Nutrition per serving

  • Calories 515
  • Carbohydrates 34
  • Saturated Fat 17
  • Sugar 6
  • Protein 16
  • Fat 35
  • Fibre 2
  • Salt 1.5

Ingredients

  • 320g pack puff pastry
  • a little plain flour, for dusting
  • 150g tub soft goat's cheese
  • 1 tsp herbes de Provence, or chopped herb from the garden
  • 2 small courgettes, cut into thin rounds
  • 5 tomatoes (not too big), thinly sliced
  • handful pitted black olives
  • leaves from a few thyme sprigs
  • drizzle of extra virgin olive oil
  • medium beaten egg, to glaze
  • 1 tbsp mild olive oil
  • 2 tsp red wine vinegar
  • 1 tsp Dijon mustard
  • 1 tsp clear honey
  • 100g bag watercress

Method

  1. Heat oven to 220C/200C fan/gas 7. Unroll the pastry and cut it into 4 rectangles. Score a border about 2cm in from the edge of each piece, then lift onto a lightly floured baking sheet. Mash the goat’s cheese with the herbs, plus some seasoning. Spread over the middles of the tarts.

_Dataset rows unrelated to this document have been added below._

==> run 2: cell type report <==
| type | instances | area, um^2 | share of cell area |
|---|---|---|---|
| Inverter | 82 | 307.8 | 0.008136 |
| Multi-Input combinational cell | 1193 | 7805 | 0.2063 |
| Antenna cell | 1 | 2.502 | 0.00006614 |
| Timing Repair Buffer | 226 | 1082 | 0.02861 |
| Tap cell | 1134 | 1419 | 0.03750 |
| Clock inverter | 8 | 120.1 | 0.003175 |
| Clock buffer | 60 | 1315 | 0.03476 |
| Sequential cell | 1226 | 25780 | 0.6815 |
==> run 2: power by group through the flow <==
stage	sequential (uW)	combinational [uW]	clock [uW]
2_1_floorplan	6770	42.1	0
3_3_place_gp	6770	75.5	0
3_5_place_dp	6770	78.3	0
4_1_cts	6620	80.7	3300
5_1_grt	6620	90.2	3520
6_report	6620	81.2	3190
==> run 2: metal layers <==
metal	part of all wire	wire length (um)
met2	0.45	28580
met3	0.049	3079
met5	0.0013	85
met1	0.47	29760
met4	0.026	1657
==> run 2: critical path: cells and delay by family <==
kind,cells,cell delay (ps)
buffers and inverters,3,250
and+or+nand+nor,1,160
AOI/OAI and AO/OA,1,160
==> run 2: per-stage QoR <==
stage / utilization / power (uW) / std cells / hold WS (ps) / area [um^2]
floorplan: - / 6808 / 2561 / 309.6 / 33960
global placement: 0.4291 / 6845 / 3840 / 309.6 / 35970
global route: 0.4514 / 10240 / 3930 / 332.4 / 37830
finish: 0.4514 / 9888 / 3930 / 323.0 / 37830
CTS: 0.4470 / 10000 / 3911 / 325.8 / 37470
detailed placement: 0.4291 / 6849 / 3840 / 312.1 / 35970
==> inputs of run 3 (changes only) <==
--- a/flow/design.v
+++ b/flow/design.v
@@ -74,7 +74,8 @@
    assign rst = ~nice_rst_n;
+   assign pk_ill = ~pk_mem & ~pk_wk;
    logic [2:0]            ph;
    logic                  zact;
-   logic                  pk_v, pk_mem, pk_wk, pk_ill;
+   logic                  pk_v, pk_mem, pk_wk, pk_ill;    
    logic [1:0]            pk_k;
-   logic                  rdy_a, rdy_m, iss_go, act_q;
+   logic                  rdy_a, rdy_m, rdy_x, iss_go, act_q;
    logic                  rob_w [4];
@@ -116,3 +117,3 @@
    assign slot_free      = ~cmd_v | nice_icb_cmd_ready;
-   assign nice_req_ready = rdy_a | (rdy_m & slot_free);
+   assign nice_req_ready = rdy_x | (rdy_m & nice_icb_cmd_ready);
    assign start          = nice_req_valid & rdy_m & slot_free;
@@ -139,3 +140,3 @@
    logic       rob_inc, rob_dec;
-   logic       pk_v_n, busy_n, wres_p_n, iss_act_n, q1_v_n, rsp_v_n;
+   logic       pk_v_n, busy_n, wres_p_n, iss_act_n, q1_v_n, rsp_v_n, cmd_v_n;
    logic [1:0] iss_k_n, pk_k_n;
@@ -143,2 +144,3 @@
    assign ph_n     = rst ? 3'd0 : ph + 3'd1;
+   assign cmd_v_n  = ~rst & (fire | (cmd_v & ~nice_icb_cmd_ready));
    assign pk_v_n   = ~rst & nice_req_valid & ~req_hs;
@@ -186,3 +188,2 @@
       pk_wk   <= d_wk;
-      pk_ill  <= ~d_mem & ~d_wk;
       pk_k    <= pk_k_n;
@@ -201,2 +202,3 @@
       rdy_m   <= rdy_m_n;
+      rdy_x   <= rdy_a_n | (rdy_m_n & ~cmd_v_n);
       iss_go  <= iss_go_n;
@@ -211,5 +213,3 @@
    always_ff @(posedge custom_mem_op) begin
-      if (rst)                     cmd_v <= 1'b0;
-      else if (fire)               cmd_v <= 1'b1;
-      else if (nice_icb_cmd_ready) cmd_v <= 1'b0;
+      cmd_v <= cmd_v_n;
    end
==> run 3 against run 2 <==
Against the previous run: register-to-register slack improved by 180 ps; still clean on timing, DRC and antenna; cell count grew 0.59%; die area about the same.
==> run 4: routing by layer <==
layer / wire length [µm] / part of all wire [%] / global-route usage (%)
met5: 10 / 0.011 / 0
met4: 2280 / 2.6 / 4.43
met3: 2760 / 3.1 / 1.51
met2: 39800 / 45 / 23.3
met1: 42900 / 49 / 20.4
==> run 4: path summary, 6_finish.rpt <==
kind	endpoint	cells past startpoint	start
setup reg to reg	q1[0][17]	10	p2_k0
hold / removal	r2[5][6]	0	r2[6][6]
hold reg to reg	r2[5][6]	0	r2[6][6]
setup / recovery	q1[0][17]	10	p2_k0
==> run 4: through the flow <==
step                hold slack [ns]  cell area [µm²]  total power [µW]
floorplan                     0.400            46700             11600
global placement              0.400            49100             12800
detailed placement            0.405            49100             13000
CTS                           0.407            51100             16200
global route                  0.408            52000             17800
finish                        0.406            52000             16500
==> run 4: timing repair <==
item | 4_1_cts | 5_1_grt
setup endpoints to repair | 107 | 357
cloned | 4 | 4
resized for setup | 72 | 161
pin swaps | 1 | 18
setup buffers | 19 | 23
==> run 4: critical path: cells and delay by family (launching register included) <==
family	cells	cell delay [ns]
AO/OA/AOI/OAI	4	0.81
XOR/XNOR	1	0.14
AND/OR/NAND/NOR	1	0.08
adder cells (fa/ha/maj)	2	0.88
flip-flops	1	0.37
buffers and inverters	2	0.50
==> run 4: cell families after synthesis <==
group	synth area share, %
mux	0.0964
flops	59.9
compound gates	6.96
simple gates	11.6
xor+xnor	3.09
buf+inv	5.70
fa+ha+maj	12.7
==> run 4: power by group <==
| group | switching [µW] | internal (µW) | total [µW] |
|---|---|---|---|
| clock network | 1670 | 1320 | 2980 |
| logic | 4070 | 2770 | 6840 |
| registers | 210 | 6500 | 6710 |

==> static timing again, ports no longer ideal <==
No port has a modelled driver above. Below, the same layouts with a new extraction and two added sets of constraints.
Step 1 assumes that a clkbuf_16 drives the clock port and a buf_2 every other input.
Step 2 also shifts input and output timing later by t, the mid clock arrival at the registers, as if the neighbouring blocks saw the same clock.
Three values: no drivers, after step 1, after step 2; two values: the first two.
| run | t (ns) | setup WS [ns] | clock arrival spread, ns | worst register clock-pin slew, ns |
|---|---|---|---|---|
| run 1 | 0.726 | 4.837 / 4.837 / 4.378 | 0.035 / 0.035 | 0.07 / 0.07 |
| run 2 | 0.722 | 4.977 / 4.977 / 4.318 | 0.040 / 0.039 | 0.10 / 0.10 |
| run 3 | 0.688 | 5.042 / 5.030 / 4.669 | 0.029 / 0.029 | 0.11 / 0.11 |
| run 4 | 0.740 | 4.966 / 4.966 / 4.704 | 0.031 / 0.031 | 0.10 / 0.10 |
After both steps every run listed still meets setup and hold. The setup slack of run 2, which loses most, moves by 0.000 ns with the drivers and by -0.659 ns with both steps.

  2. Overlap the courgette and tomato slices on top of the cheese, then scatter with the olives and thyme leaves. Drizzle with a little olive oil. Brush the edges of the pastry with egg. Bake for 15-20 mins until the pastry is dark golden and the vegetables are starting to sizzle.

  3. Whisk together the oil, vinegar, mustard and honey to make a dressing, then season to taste. Toss with the watercress just before serving.